That’s why it’s in your best interest not only to know how to hire a real estate agent, but also how to build a good relationship with them. The better ally you are, the better an ally your agent will be. Here’s how to choose a real estate agent and work well with them.

1. Know what you want

Many buyers enter into the house-hunting process with no idea what they want. So, the first and best way to be a good client is to know exactly what you’re seeking in a house. Ask yourself a couple of basic questions, like what your budget is and what type of house you want. For example, single-family or townhome.

Also, are you looking for a certain design style or a specific neighborhood? Knowing these specifics—and telling them to your agent—will be important when it comes to finding local homes that match your criteria. After all, neither you or your agent wants to spend time looking at dozens of houses that aren’t even close to what you have in mind.

In fact, it’s a good idea to even over-communicate your intentions and goals. Knowing exactly what you want also can help you choose the right agent, as some specialize in certain neighborhoods, as well as old houses and particular architectural styles.

2. Meet agents in person

It’s OK to begin your relationship with an agent via email, text or phone, but before you hire an agent to work with you, set up a meeting and conduct a face-to-face interview.

Some things you’ll want to know include how long they’ve they been an agent; the neighborhoods they specialize in; how many clients they’re currently working with; and how many homes they’ve helped people buy in the past year.

Meeting in person can help both sides determine compatibility and establish trust. To the agent, meeting them in person also shows them you’re serious about buying.


3. Set up expectations for communication

Let your agent how you’d like to stay in touch during the buying process. For instance, do you do prefer texts, Facebook messenger or phone calls? You’ll also want to let them how often you expect to hear from them (daily or weekly) and the best times of day to reach you.


4. Be Respectful

Always be courteous of your agent’s time by being at showings on time. If you disagree with your agent, respectfully tell them why. And don’t get upset if your agent doesn’t immediately respond to a text or phone call.


5. Get organized

Communicate your wants by writing them down. Then provide your agent with a copy. That will help your agent find homes that match your criteria. You also should have your financial records in order, which includes getting pre-approved for a loan. Pre-approval for a mortgage says you’re serious about buying a house and not just window shopping.


6. Admit what you don’t know

Real estate transactions are complicated. So, don’t be embarrassed if you don’t understand all of the terms or know what to expect from each step of the process. If you don’t know what escrow means, ask. If you’re confused about the terms of an offer, say so.

It’s totally normal to ask an agent for a little hand-holding; that’s their job. Part of knowing how to hire a real estate agent is finding one you trust enough to tell you things you don’t know.

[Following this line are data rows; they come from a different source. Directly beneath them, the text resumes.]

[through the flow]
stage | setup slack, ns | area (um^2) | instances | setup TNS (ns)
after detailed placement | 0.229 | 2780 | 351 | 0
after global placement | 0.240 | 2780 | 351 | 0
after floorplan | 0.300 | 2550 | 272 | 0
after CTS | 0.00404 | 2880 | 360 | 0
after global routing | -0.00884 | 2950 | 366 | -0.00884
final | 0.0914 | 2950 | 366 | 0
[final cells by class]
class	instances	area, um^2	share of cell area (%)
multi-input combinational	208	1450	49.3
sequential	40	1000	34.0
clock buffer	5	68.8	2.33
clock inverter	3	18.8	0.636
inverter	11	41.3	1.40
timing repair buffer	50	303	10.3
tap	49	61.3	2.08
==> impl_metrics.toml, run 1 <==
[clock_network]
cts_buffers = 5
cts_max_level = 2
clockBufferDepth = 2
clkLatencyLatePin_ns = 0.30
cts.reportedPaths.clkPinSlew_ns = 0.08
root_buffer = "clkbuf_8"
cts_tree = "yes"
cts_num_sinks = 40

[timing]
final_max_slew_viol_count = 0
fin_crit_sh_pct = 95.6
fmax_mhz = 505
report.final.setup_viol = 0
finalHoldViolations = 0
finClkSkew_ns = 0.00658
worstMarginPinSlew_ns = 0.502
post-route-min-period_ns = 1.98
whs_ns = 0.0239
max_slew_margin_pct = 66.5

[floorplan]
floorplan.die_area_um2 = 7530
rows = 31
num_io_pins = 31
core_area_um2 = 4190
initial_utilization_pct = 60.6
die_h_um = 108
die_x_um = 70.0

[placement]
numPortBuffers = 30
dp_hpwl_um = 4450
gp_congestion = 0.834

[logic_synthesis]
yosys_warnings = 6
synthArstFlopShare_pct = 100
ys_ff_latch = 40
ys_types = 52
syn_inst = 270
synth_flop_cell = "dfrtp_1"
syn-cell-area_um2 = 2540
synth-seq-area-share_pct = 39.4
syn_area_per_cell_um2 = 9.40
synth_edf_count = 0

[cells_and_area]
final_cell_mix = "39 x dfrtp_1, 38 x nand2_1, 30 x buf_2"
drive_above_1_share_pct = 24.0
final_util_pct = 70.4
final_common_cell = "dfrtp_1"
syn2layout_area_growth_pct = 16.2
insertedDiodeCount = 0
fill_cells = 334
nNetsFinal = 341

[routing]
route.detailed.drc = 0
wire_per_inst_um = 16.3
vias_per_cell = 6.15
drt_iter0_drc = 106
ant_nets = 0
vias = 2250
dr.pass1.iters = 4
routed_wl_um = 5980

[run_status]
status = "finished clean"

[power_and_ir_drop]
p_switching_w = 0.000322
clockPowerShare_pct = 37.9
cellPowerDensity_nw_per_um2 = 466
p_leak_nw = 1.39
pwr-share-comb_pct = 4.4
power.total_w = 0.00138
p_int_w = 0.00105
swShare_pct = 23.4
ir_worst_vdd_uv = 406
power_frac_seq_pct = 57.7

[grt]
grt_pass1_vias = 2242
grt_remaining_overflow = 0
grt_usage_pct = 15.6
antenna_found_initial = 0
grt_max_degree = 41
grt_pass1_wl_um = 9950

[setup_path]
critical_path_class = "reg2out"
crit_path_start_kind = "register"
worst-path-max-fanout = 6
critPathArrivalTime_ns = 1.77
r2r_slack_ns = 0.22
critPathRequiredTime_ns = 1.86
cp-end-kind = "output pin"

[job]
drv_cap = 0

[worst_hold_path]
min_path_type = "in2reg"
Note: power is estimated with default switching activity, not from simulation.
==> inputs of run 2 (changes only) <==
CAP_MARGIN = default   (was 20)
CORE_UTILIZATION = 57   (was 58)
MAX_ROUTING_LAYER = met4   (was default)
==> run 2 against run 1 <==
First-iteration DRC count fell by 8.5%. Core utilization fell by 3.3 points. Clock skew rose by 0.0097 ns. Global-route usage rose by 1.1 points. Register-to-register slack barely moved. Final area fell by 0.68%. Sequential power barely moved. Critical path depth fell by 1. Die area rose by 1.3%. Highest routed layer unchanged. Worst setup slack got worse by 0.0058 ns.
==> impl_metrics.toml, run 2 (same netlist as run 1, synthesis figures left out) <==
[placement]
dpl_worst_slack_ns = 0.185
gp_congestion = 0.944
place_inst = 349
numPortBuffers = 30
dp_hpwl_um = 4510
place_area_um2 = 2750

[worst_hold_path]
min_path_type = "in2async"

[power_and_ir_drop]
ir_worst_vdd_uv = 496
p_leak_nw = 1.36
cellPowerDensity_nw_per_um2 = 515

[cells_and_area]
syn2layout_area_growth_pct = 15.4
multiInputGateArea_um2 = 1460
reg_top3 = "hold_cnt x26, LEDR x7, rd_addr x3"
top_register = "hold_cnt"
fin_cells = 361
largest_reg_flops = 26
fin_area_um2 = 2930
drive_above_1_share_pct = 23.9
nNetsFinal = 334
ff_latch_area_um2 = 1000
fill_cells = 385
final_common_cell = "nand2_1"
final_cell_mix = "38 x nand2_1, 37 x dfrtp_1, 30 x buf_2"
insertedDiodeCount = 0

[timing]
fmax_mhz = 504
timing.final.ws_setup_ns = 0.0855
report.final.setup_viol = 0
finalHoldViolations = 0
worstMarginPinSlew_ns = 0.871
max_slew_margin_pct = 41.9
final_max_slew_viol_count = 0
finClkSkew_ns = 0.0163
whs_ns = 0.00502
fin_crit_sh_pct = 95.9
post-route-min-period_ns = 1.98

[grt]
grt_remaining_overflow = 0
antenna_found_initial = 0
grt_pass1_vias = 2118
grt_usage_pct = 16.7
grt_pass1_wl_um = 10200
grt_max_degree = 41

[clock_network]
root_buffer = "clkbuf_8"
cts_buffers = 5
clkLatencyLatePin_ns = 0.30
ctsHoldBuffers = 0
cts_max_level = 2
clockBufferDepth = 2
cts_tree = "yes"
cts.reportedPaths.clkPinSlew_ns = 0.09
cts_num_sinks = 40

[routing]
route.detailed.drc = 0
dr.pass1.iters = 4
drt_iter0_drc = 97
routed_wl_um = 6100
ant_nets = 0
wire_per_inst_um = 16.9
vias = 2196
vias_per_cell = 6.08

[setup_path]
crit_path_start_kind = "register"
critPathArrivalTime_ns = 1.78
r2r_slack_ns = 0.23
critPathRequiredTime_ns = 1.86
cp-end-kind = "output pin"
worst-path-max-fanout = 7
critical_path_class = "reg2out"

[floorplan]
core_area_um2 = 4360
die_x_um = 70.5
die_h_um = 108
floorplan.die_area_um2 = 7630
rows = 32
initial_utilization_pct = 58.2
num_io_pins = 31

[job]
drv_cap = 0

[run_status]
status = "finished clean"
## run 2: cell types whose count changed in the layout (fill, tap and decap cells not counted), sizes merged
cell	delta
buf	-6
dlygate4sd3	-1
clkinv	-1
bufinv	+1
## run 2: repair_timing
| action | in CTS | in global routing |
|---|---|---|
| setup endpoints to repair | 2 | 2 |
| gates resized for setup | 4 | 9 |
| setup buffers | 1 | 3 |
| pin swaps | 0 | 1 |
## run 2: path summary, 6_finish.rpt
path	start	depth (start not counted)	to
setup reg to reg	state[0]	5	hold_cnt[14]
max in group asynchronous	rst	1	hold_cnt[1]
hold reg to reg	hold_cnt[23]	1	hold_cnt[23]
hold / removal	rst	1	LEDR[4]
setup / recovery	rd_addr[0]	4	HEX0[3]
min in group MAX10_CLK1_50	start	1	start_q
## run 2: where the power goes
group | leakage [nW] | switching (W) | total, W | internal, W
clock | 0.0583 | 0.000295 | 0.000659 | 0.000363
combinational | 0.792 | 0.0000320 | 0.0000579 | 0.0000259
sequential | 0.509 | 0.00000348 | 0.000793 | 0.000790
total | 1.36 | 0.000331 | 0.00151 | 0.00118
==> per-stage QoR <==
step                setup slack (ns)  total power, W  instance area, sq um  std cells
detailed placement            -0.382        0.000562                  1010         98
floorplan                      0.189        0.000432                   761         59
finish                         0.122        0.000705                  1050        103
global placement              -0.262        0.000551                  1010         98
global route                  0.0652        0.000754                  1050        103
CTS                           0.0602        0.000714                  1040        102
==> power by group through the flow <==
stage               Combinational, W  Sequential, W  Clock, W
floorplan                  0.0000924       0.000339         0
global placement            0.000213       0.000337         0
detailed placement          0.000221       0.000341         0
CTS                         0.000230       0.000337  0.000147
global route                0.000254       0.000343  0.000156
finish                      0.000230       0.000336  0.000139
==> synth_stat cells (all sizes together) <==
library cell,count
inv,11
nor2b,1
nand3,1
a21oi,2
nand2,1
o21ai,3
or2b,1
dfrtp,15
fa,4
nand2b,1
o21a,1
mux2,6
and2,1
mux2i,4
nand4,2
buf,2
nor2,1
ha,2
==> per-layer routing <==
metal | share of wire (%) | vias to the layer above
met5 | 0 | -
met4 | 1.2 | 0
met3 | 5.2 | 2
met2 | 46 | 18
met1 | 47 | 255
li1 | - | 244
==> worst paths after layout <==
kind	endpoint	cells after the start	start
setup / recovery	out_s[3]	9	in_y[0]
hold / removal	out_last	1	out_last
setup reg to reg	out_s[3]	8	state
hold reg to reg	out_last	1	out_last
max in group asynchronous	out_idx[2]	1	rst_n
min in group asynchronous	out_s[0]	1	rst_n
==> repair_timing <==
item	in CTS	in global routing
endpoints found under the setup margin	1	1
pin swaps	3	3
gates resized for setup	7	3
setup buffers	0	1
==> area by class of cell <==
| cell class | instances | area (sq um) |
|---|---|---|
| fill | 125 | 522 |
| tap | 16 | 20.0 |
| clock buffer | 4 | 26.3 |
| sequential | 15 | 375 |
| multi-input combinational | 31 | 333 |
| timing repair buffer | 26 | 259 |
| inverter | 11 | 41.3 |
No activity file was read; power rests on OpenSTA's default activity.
===== config.mk =====
export PLATFORM = sky130hd
export DESIGN_NAME = ioctl_loader
export DESIGN_NICKNAME = d
export VERILOG_FILES = /design/src/rtl/ioctl_loader_pkg.sv /design/src/rtl/ioctl_loader_fifo.sv /design/src/rtl/ioctl_loader.sv
export SDC_FILE = /design/constraint.sdc
export NUM_CORES = 1
export LEC_CHECK = 0
export ABC_AREA = 1
export CAP_MARGIN = 30
export CORE_UTILIZATION = 63
export DETAILED_ROUTE_END_ITERATION = 10
export GPL_TIMING_DRIVEN = 0
export PLACE_DENSITY_LB_ADDON = 0.25
export RECOVER_POWER = 50
export REMOVE_ABC_BUFFERS = 1
export SLEW_MARGIN = 5
export SYNTH_ARGS = -nofsm -noshare
export SYNTH_HDL_FRONTEND = slang
export SYNTH_SLANG_ARGS = --single-unit

===== constraint.sdc =====
create_clock -name clk_sys -period 6.7 [get_ports clk_sys]
set_clock_uncertainty 0.15 [all_clocks]
set_input_delay 1.675 -clock clk_sys [delete_from_list [all_inputs] [get_ports clk_sys]]
set_output_delay 1.675 -clock clk_sys [all_outputs]
set_load 0.02 [all_outputs]
## config.mk

```make
export PLATFORM = sky130hd
export DESIGN_NAME = fetch_queue
export DESIGN_NICKNAME = d
export VERILOG_FILES = /design/src/rtl/fetch_pkg.sv /design/src/rtl/fetch_fifo.sv /design/src/rtl/fetch_queue.sv
export SDC_FILE = /design/constraint.sdc
export NUM_CORES = 1
export LEC_CHECK = 0
export ABC_AREA = 1
export ABC_CLOCK_PERIOD_IN_PS = 6000
export CAP_MARGIN = 20
export CORE_MARGIN = 8
export CORE_UTILIZATION = 59
export DETAILED_ROUTE_END_ITERATION = 6
export PLACE_DENSITY = 0.85
export SLEW_MARGIN = 30
export SYNTH_ARGS = -nofsm -noshare
export SYNTH_HDL_FRONTEND = slang
export SYNTH_SLANG_ARGS = --single-unit
```

## constraint.sdc

```tcl
create_clock -name CLK -period 6 [get_ports CLK]
set_clock_uncertainty 0.05 [all_clocks]
set_input_delay 1.2 -clock CLK [delete_from_list [all_inputs] [get_ports CLK]]
set_output_delay 1.2 -clock CLK [all_outputs]
set_load 0.005 [all_outputs]
```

7. Don’t play the field with other agents

If you’re working with an agent who is doing their best for you, don’t engage with another agent. That’s an unacceptable practice, and it can backfire by damaging your relationship with your agent. If your agent finds out you have other agents showing you houses, they may prioritize other clients.

So, a big part of knowing how to pick a real estate agent is knowing that you need to stand by your agent once you hire them. In fact, it’s in your and the agent’s interest to sign a buyer’s broker agreement for a set time. The agreements spell out the rights and duties of both parties, including exclusivity.